What’s the alternative to going ‘transactional’?
In a previous post, I wrote in favour of a model of public service based not on a transaction, “service-user” model, but on selfless commitment to one’s neighbour. It is surely to be lamented that such an ethos has disappeared from so much of the public sector (with, certainly, notable exceptions).
I recently took the opportunity for some time away from my parish, staying for a few days as a guest of the Sisters of the Holy Cross, an Anglican Benedictine women’s religious community who have just moved into a beautiful new convent in the East Midlands countryside.
The Community was founded in the middle of the nineteenth century to undertake missionary and social work in the London docklands, and began life in a parish adjacent to my own across the Thames. As time passed, however, the sisters discerned that God was calling them to a life of greater withdrawal and contemplation, and this led to the adoption of the Rule of St Benedict, a document written in the sixth century and of fundamental importance to many religious orders and communities today.

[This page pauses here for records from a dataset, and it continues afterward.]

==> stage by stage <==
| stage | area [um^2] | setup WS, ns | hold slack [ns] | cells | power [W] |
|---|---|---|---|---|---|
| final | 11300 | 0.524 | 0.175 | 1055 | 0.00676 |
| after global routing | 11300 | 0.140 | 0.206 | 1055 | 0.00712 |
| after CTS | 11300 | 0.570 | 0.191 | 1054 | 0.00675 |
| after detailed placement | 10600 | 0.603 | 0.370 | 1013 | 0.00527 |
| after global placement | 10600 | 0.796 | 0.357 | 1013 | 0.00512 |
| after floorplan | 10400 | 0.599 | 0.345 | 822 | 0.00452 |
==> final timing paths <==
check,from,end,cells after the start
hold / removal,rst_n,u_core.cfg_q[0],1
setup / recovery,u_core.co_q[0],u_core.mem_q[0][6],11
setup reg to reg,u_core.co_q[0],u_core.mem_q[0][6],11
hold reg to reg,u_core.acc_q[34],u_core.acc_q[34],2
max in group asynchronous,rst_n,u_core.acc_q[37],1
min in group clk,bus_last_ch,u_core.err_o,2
File: src/rtl/spi_slave_sync.sv
// System-clock-synchronous SPI slave: oversampled pins, runtime CPOL/CPHA,
// multi-word bursts per frame, valid/ready word streams to the core.
module spi_slave_sync
  import spi_pkg::*;
#(
  parameter int unsigned DATA_WIDTH    = 16,
  parameter int unsigned SYNC_STAGES   = 2,
  parameter logic        UNDERRUN_FILL = 1'b0
) (
  input  logic clk,
  input  logic rst,
  input  logic cpol,
  input  logic cpha,
  input  logic sclk,
  input  logic csb,
  input  logic din,
  output logic dout,
  output logic dout_oe,
  spi_slave_sync_if.slave bus
);

  localparam int unsigned CNT_W = $clog2(DATA_WIDTH);
  localparam logic [CNT_W-1:0] LAST_BIT = CNT_W'(DATA_WIDTH - 1);

  logic w_sclk_rise;
  logic w_sclk_fall;
  logic w_csb_rise;
  logic w_csb_fall;
  logic w_din_sync;
  logic w_sclk_sync_unused;
  logic w_csb_sync_unused;
  logic w_din_rise_unused;
  logic w_din_fall_unused;

  spi_sync_edge #(
    .SYNC_STAGES (SYNC_STAGES),
    .RESET_VAL   (1'b0)
  ) u_sclk_sync (
    .clk      (clk),
    .rst      (rst),
    .i_d      (sclk),
    .o_sync   (w_sclk_sync_unused),
    .o_rise_c (w_sclk_rise),
    .o_fall_c (w_sclk_fall)
  );

  // csb idles high so reset must not fabricate a frame start
  spi_sync_edge #(
    .SYNC_STAGES (SYNC_STAGES),
    .RESET_VAL   (1'b1)
  ) u_csb_sync (
    .clk      (clk),
    .rst      (rst),
    .i_d      (csb),
    .o_sync   (w_csb_sync_unused),
    .o_rise_c (w_csb_rise),
    .o_fall_c (w_csb_fall)
  );

  spi_sync_edge #(
    .SYNC_STAGES (SYNC_STAGES),
    .RESET_VAL   (1'b0)
  ) u_din_sync (
    .clk      (clk),
    .rst      (rst),
    .i_d      (din),
    .o_sync   (w_din_sync),
    .o_rise_c (w_din_rise_unused),
    .o_fall_c (w_din_fall_unused)
  );

  spi_state_e            r_state,        w_state_n;
  logic [1:0]            r_mode,         w_mode_n;
  logic [CNT_W-1:0]      r_bit_cnt,      w_bit_cnt_n;
  logic [DATA_WIDTH-1:0] r_tx_sh,        w_tx_sh_n;
  logic [DATA_WIDTH-1:0] r_rx_sh,        w_rx_sh_n;
  logic [DATA_WIDTH-1:0] r_rx_data,      w_rx_data_n;
  logic                  r_first_shift,  w_first_shift_n;
  logic                  r_load_pending, w_load_pending_n;
  logic                  r_rx_valid,     w_rx_valid_n;
  logic                  r_tx_ready,     w_tx_ready_n;
  logic                  r_tx_underrun,  w_tx_underrun_n;
  logic                  r_rx_overrun,   w_rx_overrun_n;
  logic                  r_frame_abort,  w_frame_abort_n;
  logic                  r_busy,         w_busy_n;

  logic                  w_sample;
  logic                  w_shift;
  logic                  w_load;
  logic [DATA_WIDTH-1:0] w_rx_word;
  logic [DATA_WIDTH-1:0] w_fill;

  // Map sclk edges onto sample/shift using the mode latched at frame start
  always_comb begin
    w_sample = sample_is_rise(r_mode) ? w_sclk_rise : w_sclk_fall;
    w_shift  = sample_is_rise(r_mode) ? w_sclk_fall : w_sclk_rise;
  end

  assign w_rx_word = {r_rx_sh[DATA_WIDTH-2:0], w_din_sync};
  assign w_fill    = {DATA_WIDTH{UNDERRUN_FILL}};

  always_comb begin
    w_state_n        = r_state;
    w_mode_n         = r_mode;
    w_bit_cnt_n      = r_bit_cnt;
    w_tx_sh_n        = r_tx_sh;
    w_rx_sh_n        = r_rx_sh;
    w_rx_data_n      = r_rx_data;
    w_first_shift_n  = r_first_shift;
    w_load_pending_n = r_load_pending;
    w_rx_valid_n     = r_rx_valid & ~bus.rx_ready;
    w_tx_ready_n     = 1'b0;
    w_tx_underrun_n  = 1'b0;
    w_rx_overrun_n   = 1'b0;
    w_frame_abort_n  = 1'b0;
    w_busy_n         = r_busy;
    w_load           = 1'b0;

    case (r_state)
      ST_IDLE: begin
        if (w_csb_fall) begin
          w_state_n        = ST_ACTIVE;
          w_busy_n         = 1'b1;
          w_mode_n         = spi_mode(cpol, cpha);
          w_bit_cnt_n      = '0;
          w_first_shift_n  = cpha;
          w_load_pending_n = 1'b0;
          w_load           = 1'b1;
        end
      end
      ST_ACTIVE: begin
        // csb release outranks any sclk edge landing in the same cycle
        if (w_csb_rise) begin
          w_state_n       = ST_IDLE;
          w_busy_n        = 1'b0;
          w_frame_abort_n = (r_bit_cnt != '0);
        end else if (w_sample) begin
          w_rx_sh_n = w_rx_word;
          if (r_bit_cnt == LAST_BIT) begin
            w_bit_cnt_n      = '0;
            w_load_pending_n = 1'b1;
            w_rx_data_n      = w_rx_word;
            w_rx_valid_n     = 1'b1;
            w_rx_overrun_n   = r_rx_valid & ~bus.rx_ready;
          end else begin
            w_bit_cnt_n = r_bit_cnt + CNT_W'(1);
          end
        end else if (w_shift) begin
          if (r_load_pending) begin
            w_load           = 1'b1;
            w_load_pending_n = 1'b0;
          end else if (r_first_shift) begin
            w_first_shift_n = 1'b0;
          end else begin
            w_tx_sh_n = {r_tx_sh[DATA_WIDTH-2:0], 1'b0};
          end
        end
      end
      default: begin
        w_state_n = ST_IDLE;
        w_busy_n  = 1'b0;
      end
    endcase

    // Word load: take core data if offered, otherwise the fill pattern
    if (w_load) begin
      if (bus.tx_valid) begin
        w_tx_sh_n    = bus.tx_data;
        w_tx_ready_n = 1'b1;
      end else begin
        w_tx_sh_n       = w_fill;
        w_tx_underrun_n = 1'b1;
      end
    end
  end

  always_ff @(posedge clk or posedge rst) begin
    if (rst) begin
      r_state        <= ST_IDLE;
      r_mode         <= 2'b00;
      r_bit_cnt      <= '0;
      r_tx_sh        <= '0;
      r_rx_sh        <= '0;
      r_rx_data      <= '0;
      r_first_shift  <= 1'b0;
      r_load_pending <= 1'b0;
      r_rx_valid     <= 1'b0;
      r_tx_ready     <= 1'b0;
      r_tx_underrun  <= 1'b0;
      r_rx_overrun   <= 1'b0;
      r_frame_abort  <= 1'b0;
      r_busy         <= 1'b0;
    end else begin
      r_state        <= w_state_n;
      r_mode         <= w_mode_n;
      r_bit_cnt      <= w_bit_cnt_n;
      r_tx_sh        <= w_tx_sh_n;
      r_rx_sh        <= w_rx_sh_n;
      r_rx_data      <= w_rx_data_n;
      r_first_shift  <= w_first_shift_n;
      r_load_pending <= w_load_pending_n;
      r_rx_valid     <= w_rx_valid_n;
      r_tx_ready     <= w_tx_ready_n;
      r_tx_underrun  <= w_tx_underrun_n;
      r_rx_overrun   <= w_rx_overrun_n;
      r_frame_abort  <= w_frame_abort_n;
      r_busy         <= w_busy_n;
    end
  end

  assign dout            = r_tx_sh[DATA_WIDTH-1];
  assign dout_oe         = r_busy;
  assign bus.busy        = r_busy;
  assign bus.tx_ready    = r_tx_ready;
  assign bus.rx_data     = r_rx_data;
  assign bus.rx_valid    = r_rx_valid;
  assign bus.tx_underrun = r_tx_underrun;
  assign bus.rx_overrun  = r_rx_overrun;
  assign bus.frame_abort = r_frame_abort;

endmodule

File: src/flat_wrapper.sv
// flat-port wrapper written by rule: the top's interface ports become plain ports
module spi_slave_sync_flat import spi_pkg::*;
#(
  parameter int unsigned DATA_WIDTH    = 16,
  parameter int unsigned SYNC_STAGES   = 2,
  parameter logic        UNDERRUN_FILL = 1'b0
)
  (clk, rst, cpol, cpha, sclk, csb, din, dout, dout_oe, bus_tx_data, bus_tx_valid, bus_rx_ready, bus_tx_ready, bus_rx_data, bus_rx_valid, bus_tx_underrun, bus_rx_overrun, bus_frame_abort, bus_busy);
  spi_slave_sync_if #(.DATA_WIDTH(DATA_WIDTH)) bus_i ();
  input  logic clk;
  input  logic rst;
  input  logic cpol;
  input  logic cpha;
  input  logic sclk;
  input  logic csb;
  input  logic din;
  output logic dout;
  output logic dout_oe;
  input wire logic [$bits(bus_i.tx_data)-1:0] bus_tx_data;
  input wire logic [$bits(bus_i.tx_valid)-1:0] bus_tx_valid;
  input wire logic [$bits(bus_i.rx_ready)-1:0] bus_rx_ready;
  output wire logic [$bits(bus_i.tx_ready)-1:0] bus_tx_ready;
  output wire logic [$bits(bus_i.rx_data)-1:0] bus_rx_data;
  output wire logic [$bits(bus_i.rx_valid)-1:0] bus_rx_valid;
  output wire logic [$bits(bus_i.tx_underrun)-1:0] bus_tx_underrun;
  output wire logic [$bits(bus_i.rx_overrun)-1:0] bus_rx_overrun;
  output wire logic [$bits(bus_i.frame_abort)-1:0] bus_frame_abort;
  output wire logic [$bits(bus_i.busy)-1:0] bus_busy;
  assign bus_i.tx_data = bus_tx_data;
  assign bus_i.tx_valid = bus_tx_valid;
  assign bus_i.rx_ready = bus_rx_ready;
  assign bus_tx_ready = bus_i.tx_ready;
  assign bus_rx_data = bus_i.rx_data;
  assign bus_rx_valid = bus_i.rx_valid;
  assign bus_tx_underrun = bus_i.tx_underrun;
  assign bus_rx_overrun = bus_i.rx_overrun;
  assign bus_frame_abort = bus_i.frame_abort;
  assign bus_busy = bus_i.busy;
  spi_slave_sync #(.DATA_WIDTH(DATA_WIDTH), .SYNC_STAGES(SYNC_STAGES), .UNDERRUN_FILL(UNDERRUN_FILL)) u_core (.clk(clk), .rst(rst), .cpol(cpol), .cpha(cpha), .sclk(sclk), .csb(csb), .din(din), .dout(dout), .dout_oe(dout_oe), .bus(bus_i));
endmodule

We may be familiar with what are termed the “evangelical counsels” of poverty, chastity and obedience, according to which the members of religious communities order their lives. However, the Benedictine monk or nun in fact vows something else: obedience, conversion of life and stability.
These five values might, I believe, find beneficial application in wider and secular life too. After all, the monasteries have been modelling community for many hundreds of years, and arguably were responsible for the preservation of the ideas of civilised society through the most turbulent periods in Western history.
Benedictine monasticism is centred on the opus Dei, the “work of God”, the work of prayer and contemplation. The sisters with whom I stayed gather together for prayer eight times a day. Few outside the monastery, including other Christians, are likely to be able to incorporate this discipline into their daily lives; however, the point of the opus Dei is, as Archbishop Rowan Williams has remarked, to embody the idea ‘that all of time can be sanctified.’
Work and prayer are united in Benedictine thought, and the “commitment to a life under ‘rule’… takes it for granted that every aspect of the day is part of a single offering”. This runs counter to contemporary “work/life” distinctions, which cannot but alienate us somewhat from our work, and so from the idea that our professional undertakings can contribute to our own personal development. Such distinctions undermine any sense of professional vocation, which is surely a concept to be recovered if public service is to move away from today’s disastrous transactional model.
The Archbishop also sets the monastic paradigm against the contemporary obsession with autonomy. The five monastic values are primarily about enabling life together.
Poverty, in the Benedictine experience, does not usually mean destitution. Rather, it is about ensuring financial parity between community members, and about locating wealth collectively rather than individually, whereby it is used only to enable and support work rather than to demarcate individuals. Financial resources are understood less as rewards than as means of maintenance.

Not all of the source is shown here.